» **Task brief**:
Check every line in the listing below for "delays". Copy the ones where it occurs.

* * * * * * *

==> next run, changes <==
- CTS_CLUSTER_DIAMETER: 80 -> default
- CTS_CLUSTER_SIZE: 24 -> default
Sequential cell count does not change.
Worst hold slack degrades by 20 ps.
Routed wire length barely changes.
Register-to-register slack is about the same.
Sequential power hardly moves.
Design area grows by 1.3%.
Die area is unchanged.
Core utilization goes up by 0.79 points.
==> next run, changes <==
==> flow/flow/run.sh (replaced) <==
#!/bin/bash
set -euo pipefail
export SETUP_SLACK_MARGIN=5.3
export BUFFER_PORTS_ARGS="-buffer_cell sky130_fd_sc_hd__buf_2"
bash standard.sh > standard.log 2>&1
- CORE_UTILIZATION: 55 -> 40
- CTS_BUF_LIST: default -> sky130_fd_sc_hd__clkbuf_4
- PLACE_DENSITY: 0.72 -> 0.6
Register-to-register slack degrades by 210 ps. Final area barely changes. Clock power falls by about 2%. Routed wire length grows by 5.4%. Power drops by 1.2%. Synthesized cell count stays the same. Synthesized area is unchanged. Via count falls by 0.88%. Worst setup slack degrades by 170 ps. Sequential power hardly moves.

* * * * * * *

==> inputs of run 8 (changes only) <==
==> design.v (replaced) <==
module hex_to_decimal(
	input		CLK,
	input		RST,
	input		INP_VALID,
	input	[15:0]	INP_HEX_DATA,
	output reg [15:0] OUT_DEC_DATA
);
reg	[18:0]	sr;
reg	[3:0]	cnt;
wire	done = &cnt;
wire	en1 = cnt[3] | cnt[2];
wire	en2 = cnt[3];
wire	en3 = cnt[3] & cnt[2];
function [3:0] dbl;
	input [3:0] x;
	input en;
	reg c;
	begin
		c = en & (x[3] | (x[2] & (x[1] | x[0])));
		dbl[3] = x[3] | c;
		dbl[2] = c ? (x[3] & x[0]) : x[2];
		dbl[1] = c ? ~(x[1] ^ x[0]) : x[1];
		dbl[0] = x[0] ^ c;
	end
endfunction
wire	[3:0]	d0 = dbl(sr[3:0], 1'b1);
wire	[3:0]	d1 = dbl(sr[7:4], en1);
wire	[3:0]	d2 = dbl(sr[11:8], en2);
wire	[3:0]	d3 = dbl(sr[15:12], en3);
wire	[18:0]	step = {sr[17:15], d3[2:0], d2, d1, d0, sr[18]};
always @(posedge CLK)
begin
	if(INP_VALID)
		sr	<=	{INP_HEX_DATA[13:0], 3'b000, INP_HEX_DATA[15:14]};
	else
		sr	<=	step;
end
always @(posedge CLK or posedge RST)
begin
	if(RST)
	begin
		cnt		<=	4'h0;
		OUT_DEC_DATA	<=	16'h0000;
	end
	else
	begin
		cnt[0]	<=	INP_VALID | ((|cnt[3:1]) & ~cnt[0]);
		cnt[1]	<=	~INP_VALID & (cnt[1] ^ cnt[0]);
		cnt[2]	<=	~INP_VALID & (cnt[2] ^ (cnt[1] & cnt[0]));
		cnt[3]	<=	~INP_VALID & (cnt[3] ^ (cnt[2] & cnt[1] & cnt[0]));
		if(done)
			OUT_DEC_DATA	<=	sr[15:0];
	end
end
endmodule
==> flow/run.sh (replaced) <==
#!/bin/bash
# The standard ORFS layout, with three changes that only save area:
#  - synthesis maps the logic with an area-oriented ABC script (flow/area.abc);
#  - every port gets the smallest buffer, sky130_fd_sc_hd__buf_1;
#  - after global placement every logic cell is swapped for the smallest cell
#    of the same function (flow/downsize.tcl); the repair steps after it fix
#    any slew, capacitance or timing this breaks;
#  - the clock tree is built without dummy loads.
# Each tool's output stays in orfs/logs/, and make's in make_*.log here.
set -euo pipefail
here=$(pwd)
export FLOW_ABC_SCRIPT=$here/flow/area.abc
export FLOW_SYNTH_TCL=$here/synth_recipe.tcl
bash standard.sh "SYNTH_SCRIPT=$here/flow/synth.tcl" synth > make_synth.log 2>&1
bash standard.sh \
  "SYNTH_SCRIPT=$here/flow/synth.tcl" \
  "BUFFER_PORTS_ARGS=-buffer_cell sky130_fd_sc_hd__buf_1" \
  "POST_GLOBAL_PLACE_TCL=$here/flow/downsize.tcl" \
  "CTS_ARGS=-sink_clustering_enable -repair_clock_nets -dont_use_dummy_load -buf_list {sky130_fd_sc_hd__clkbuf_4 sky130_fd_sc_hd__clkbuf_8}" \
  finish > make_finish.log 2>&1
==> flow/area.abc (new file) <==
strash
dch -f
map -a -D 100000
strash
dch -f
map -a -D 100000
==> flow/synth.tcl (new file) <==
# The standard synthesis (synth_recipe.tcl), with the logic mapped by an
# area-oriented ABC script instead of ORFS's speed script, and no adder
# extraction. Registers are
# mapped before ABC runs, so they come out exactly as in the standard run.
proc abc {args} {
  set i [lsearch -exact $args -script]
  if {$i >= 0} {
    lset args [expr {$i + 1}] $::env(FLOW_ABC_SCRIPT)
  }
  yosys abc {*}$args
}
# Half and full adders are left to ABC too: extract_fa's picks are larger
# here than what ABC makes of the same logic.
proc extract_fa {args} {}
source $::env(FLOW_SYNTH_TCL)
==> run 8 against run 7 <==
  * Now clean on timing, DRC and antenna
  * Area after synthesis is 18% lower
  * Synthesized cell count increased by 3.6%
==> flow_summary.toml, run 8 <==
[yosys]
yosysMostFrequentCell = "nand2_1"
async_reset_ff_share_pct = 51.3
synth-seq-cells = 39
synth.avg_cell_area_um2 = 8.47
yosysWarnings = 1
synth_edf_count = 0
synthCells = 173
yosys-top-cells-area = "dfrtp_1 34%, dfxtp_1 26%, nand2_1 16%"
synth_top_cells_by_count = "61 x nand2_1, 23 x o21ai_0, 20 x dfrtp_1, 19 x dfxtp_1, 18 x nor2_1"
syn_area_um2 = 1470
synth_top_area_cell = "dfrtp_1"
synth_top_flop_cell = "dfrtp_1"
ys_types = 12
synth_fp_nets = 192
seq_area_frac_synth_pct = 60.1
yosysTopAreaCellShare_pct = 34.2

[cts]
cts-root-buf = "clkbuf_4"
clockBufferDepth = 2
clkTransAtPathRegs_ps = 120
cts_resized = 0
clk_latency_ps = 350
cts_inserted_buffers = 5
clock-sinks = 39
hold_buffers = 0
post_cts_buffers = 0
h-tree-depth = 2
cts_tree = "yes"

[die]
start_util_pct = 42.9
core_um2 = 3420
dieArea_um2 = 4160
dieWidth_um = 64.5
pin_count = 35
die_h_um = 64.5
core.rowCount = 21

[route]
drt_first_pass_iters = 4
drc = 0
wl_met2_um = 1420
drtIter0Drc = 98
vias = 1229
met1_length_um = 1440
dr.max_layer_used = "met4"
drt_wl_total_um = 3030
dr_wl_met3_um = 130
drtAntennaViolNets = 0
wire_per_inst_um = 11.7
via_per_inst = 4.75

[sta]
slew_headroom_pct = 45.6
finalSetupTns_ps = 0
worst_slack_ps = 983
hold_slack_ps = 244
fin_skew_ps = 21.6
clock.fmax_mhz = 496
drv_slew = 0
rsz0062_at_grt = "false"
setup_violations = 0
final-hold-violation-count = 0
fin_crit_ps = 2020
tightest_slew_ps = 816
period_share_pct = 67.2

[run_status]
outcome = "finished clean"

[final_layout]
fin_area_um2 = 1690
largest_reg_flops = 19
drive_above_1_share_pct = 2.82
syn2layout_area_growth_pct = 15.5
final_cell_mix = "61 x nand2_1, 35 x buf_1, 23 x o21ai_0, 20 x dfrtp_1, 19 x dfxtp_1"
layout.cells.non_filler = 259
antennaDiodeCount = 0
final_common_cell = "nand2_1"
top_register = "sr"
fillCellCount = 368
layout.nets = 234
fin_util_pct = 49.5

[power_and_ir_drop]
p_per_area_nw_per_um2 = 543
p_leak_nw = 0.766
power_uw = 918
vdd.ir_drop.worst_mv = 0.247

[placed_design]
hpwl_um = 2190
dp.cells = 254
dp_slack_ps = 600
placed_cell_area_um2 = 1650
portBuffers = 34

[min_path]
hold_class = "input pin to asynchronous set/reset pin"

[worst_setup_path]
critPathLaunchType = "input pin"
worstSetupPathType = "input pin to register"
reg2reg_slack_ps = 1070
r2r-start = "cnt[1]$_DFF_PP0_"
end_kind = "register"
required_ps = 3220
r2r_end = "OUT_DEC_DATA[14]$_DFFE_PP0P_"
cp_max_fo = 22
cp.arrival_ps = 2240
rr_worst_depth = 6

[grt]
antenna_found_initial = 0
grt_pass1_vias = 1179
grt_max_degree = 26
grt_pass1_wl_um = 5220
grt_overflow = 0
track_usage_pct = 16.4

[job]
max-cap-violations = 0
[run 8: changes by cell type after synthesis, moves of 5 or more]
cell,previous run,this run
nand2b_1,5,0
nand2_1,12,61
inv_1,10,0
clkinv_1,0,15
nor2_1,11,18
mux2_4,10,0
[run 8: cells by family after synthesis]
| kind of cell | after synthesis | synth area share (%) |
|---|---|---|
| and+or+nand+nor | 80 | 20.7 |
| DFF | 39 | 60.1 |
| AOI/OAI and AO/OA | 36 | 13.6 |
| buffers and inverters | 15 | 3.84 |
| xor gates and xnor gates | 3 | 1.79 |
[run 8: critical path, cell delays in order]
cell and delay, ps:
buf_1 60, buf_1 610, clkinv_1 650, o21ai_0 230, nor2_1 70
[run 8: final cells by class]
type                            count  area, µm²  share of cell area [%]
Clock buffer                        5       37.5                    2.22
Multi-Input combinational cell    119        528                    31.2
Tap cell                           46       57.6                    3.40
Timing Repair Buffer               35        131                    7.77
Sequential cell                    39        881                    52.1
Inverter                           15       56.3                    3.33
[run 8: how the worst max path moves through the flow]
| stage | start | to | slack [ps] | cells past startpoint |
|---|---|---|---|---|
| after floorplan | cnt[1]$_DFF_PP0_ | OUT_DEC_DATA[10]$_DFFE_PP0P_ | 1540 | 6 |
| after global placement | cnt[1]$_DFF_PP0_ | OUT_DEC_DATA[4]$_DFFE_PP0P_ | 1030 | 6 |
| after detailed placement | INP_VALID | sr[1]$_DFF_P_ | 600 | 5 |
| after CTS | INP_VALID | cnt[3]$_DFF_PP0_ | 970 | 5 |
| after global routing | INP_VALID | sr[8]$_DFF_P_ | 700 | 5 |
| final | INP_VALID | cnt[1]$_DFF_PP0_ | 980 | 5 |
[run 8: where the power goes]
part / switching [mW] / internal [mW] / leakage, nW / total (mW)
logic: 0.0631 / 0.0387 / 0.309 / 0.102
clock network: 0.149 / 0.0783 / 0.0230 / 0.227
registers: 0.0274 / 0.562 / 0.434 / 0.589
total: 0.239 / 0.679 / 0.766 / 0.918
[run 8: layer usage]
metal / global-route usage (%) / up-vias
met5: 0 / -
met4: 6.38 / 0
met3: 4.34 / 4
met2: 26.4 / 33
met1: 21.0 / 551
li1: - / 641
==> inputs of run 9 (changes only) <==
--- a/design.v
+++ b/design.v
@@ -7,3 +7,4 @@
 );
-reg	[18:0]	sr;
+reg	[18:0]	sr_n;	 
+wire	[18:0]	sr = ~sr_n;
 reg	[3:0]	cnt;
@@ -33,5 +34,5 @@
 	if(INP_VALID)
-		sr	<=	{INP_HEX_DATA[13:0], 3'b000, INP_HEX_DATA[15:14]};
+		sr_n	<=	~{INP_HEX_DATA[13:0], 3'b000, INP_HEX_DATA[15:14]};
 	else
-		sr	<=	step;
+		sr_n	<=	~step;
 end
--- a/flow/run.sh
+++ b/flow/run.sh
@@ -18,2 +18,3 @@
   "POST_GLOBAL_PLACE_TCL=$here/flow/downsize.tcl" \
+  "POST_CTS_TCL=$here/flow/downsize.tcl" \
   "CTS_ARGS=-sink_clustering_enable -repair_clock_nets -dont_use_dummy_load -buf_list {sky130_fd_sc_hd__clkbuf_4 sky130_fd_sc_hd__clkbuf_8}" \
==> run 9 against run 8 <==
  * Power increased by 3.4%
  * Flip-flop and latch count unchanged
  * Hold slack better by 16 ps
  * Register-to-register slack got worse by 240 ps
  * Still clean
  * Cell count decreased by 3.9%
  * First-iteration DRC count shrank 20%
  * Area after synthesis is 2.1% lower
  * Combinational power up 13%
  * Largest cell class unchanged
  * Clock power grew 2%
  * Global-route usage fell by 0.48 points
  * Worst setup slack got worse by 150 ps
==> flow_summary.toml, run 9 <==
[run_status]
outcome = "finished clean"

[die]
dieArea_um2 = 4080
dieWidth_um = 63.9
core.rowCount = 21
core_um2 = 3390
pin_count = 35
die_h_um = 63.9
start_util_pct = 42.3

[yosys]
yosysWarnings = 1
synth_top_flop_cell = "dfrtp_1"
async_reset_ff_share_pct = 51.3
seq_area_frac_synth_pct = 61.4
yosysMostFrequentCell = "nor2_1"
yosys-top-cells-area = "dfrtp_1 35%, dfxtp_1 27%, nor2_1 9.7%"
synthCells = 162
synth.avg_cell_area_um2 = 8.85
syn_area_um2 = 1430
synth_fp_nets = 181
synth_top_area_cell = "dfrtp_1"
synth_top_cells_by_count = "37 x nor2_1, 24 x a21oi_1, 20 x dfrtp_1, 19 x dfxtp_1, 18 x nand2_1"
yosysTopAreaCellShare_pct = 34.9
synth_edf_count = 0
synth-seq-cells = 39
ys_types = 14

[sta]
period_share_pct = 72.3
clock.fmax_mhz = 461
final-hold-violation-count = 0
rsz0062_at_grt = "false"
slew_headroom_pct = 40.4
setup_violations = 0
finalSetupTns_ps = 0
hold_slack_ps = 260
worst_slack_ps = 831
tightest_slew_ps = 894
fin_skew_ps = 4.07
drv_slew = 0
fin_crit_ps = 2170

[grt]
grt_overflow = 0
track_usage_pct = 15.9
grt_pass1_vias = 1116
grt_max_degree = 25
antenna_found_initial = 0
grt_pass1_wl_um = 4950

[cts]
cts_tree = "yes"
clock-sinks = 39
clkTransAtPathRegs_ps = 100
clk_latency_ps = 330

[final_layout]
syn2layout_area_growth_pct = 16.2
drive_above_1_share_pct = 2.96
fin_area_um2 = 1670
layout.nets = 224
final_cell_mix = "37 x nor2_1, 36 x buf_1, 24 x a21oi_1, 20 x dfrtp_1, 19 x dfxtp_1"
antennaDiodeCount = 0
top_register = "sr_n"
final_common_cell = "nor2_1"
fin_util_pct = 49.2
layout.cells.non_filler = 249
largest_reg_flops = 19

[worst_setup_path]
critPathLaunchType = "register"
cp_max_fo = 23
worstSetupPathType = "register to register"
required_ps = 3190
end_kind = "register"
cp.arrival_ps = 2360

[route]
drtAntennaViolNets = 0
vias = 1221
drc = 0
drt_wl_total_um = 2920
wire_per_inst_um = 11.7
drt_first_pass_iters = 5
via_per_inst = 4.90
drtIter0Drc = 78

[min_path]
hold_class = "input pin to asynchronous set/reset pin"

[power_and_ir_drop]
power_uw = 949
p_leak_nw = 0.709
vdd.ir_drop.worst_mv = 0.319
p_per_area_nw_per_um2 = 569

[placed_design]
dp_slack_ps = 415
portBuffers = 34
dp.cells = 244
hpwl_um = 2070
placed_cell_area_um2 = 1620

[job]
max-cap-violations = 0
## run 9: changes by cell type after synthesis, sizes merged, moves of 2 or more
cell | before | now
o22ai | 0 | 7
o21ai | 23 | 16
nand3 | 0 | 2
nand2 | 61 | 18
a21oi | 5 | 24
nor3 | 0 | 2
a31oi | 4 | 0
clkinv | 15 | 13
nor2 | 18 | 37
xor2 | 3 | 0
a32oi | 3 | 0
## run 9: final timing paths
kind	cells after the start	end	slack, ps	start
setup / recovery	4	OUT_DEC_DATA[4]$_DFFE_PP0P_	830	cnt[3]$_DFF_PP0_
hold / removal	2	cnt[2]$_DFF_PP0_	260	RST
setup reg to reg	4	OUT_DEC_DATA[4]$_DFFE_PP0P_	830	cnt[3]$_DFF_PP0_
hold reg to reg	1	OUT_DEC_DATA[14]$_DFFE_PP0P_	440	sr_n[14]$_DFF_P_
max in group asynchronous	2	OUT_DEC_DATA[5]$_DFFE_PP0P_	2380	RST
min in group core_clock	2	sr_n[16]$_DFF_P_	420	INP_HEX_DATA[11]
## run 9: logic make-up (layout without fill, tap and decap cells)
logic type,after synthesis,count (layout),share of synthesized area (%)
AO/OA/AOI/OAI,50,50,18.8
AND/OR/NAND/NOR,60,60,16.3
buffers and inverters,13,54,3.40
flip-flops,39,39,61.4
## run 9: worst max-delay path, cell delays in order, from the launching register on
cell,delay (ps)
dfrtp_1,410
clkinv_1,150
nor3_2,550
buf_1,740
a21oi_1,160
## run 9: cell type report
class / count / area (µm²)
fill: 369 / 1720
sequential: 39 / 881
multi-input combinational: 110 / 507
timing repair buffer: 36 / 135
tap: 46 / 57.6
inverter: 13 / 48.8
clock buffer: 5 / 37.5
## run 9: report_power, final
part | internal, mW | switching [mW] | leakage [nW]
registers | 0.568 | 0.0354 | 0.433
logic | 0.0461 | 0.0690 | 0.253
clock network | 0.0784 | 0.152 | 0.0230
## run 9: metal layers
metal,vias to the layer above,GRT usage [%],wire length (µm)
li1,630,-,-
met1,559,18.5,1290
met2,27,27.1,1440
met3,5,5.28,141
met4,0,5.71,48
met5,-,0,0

* * * * * * *

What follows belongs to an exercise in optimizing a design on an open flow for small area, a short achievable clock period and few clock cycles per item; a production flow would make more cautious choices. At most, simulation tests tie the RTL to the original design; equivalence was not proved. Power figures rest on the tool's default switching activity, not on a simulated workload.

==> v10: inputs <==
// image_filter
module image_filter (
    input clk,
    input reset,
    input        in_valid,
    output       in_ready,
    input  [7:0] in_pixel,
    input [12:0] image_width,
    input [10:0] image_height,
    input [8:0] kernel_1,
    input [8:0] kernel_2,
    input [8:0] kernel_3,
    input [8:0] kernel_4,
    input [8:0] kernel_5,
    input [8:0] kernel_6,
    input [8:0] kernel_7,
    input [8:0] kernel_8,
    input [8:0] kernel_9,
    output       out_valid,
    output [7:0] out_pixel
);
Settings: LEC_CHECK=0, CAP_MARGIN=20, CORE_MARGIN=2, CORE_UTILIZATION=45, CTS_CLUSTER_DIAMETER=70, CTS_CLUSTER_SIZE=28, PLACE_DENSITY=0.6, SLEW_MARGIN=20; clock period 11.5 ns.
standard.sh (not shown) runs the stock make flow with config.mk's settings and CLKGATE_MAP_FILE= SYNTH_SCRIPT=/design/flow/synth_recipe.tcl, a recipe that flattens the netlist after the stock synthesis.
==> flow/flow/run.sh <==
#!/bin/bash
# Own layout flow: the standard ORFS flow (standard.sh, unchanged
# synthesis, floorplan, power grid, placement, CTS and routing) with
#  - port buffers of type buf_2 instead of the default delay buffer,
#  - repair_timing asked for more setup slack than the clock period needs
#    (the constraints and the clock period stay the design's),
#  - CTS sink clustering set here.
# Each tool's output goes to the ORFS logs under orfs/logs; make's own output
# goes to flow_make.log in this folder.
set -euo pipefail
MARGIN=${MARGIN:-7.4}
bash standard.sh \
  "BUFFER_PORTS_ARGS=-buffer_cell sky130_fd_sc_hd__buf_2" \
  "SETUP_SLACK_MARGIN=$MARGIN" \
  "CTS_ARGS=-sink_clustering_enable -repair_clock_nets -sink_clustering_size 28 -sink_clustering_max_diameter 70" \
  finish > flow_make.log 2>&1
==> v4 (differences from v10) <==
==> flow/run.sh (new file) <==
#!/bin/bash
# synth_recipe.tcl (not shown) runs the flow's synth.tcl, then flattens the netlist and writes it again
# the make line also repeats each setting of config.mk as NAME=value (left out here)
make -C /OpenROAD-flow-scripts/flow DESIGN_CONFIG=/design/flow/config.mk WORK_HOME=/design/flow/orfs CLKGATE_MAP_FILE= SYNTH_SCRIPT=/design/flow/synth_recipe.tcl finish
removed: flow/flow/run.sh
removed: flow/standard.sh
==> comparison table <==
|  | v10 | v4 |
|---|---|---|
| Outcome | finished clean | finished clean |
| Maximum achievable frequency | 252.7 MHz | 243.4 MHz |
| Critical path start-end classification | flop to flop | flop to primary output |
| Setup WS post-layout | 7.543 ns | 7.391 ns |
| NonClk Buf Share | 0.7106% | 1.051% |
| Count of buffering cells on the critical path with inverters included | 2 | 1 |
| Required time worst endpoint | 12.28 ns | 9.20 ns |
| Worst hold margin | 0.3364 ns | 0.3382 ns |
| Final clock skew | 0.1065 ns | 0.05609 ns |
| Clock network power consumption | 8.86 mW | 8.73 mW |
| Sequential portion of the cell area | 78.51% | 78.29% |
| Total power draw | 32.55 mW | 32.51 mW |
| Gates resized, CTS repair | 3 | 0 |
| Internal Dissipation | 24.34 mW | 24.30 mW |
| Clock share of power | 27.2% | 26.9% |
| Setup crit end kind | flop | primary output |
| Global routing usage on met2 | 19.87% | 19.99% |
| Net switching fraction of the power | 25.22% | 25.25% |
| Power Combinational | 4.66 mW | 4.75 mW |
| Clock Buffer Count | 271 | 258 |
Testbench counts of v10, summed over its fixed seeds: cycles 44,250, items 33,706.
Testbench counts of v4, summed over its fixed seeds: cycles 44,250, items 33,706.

* * * * * * *

» **Result**:
[run 8: critical path, cell delays in order]
## run 9: worst max-delay path, cell delays in order, from the launching register on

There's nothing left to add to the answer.